What goal would you like to achieve during your career?

I want to continue to understand daily and seasonal timing mechanisms in plants. We've developed bioinformatics approaches to understand how many genes are controlled by seasons and there are probably many seasonal timing systems that are unstudied. We now know that there are several ways plants measure day lengths: absolute day lengths, photosynthetic periods, the duration of blue light or red light, or some other signal. In the long run, I'd like to understand these more comprehensively. I think this is important because plants are using daylength to predict things like seasonal temperature or water availability, but climate change is rapidly untethering these signals. So I think our work will help understand how plants are going to respond to climate change.

You recently joined the team at Development as a Guest Editor for the Special Issue: Metabolic and Nutritional Control of Development and Regeneration. Why did you decide to get involved?

There are two reasons: one, I wanted to learn something new. I enjoy research that approaches classical questions from different angles, perhaps using modern techniques. I hope I get to see something that might inspire my own thinking. Two, I enjoy reading science and writing. As an Editor, I hope I have the chance to read papers, give feedback and hear the opinions of the editors, as well as see a little bit of how Development works behind the scenes.

In your view, what excites you about the field right now and how do you see the field developing in the next few years?

In plant biology, there was a period when people split into their individual fields but now many people are realising there is a central link, which is fundamental metabolism. It's been exciting to see many fields return to one core idea. Mass spectrometry technologies are getting better and easier to use, but we're still using older techniques for the visualisation of metabolites. It will be a big deal when we can track metabolite movement in vivo more effectively. Also, single-cell technologies are being expanded into the metabolite realm so not only are you getting a sense of the genes (the DNA, RNA and protein) but as things become more precise, you're also going to have a sense of what metabolites are in different tissues and cell types.

Do you think science outreach and engagement is important?

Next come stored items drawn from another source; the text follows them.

File: src/ppd_pkg.sv
/*
  ppd_pkg: shared constants and carrier types for the per-phase pedestrian,
  delay, conflict and yellow-omit option block.
  assumes an eight-phase, dual-ring sequencer drives per-phase state inputs.
*/
package ppd_pkg;
  localparam int unsigned NPH          = 8;
  localparam int unsigned PW           = 3;   // phase index width
  localparam int unsigned TW           = 8;   // seconds field width
  localparam int unsigned CLK_HZ       = 100_000_000;
  localparam int unsigned SEC_CYC      = CLK_HZ;

  // apb register byte offsets
  localparam logic [7:0] OFS_CTRL      = 8'h00;
  localparam logic [7:0] OFS_WDSEL     = 8'h04;
  localparam logic [7:0] OFS_CONFL     = 8'h08;
  localparam logic [7:0] OFS_YSUP      = 8'h0C;
  localparam logic [7:0] OFS_PEDTGT    = 8'h10;
  localparam logic [7:0] OFS_DLYLO     = 8'h14;
  localparam logic [7:0] OFS_DLYHI     = 8'h18;
  localparam logic [7:0] OFS_STAT      = 8'h1C;
  localparam logic [7:0] OFS_DIAG      = 8'h20;
  localparam logic [7:0] OFS_DWELL     = 8'h24;

  // control register fields, reset value and delay status codes
  localparam int unsigned CTRL_YSA     = 0;
  localparam int unsigned CTRL_HCW     = 1;
  localparam logic [31:0] RST_ZERO     = 32'h0000_0000;
  localparam logic [1:0]  DLY_NONE     = 2'h0;
  localparam logic [1:0]  DLY_WALK     = 2'h1;   // delayed walk pending
  localparam logic [1:0]  DLY_GREEN    = 2'h2;   // leading walk, green held

  typedef struct packed {
    logic       active;     // phase being served
    logic       enter;      // one-cycle pulse: service begins
    logic       ped_call;   // pending pedestrian call
    logic       walk_end;   // one-cycle pulse: walk timer done
    logic       yellow;     // timing yellow clearance
    logic       ovl_first;  // phase is first of a pedestrian overlap
  } ppd_phase_t;

  typedef struct packed {
    logic [TW-1:0] split;
    logic [TW-1:0] walk;
    logic [TW-1:0] pclr;
    logic [TW-1:0] ycl;
  } ppd_time_t;

  function automatic logic [PW-1:0] ppd_idx(input logic [3:0] num);
    ppd_idx = PW'(num - 4'h1);
  endfunction
endpackage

I run two outreach programs. One is the Green Café (https://greencafe.yale.edu/) with Marsh Botanical Garden at Yale. We have a monthly presentation series on any plant topic, bringing in scientists to share their passion for science and plants without the use of PowerPoint. It's mandatory that speakers have some type of taste, touch and smell component. For example, we've done talks on coffee, chocolate, miracle berries, tea and popcorn. A lot of people from Yale will come but also people from the community, local garden clubs, kids from schools or local college students.

The other program I've participated in is Passage, a work integration program here at Yale that helps students with emotional disorders or autism spectrum disorders from public schools get into college. One of the teachers approached me and asked if they could do lab work, which is perfect – everybody can grow Arabidopsis. For the last 9 years or so, I've had students who have autism or health impairments work in the lab for about a year before they move on to college. It's been really rewarding because it gives people in the lab a chance to mentor others, and it gives us a chance to work with people who may not be well-represented in science. The students have gone on to do science degrees or become science-related professionals.

Finally, what would Development readers be surprised to find out about you?

I'm not that surprising! I have plant-related hobbies: bonsai with my kids, landscaping. Also, I still skateboard, even though I'm 45 years old.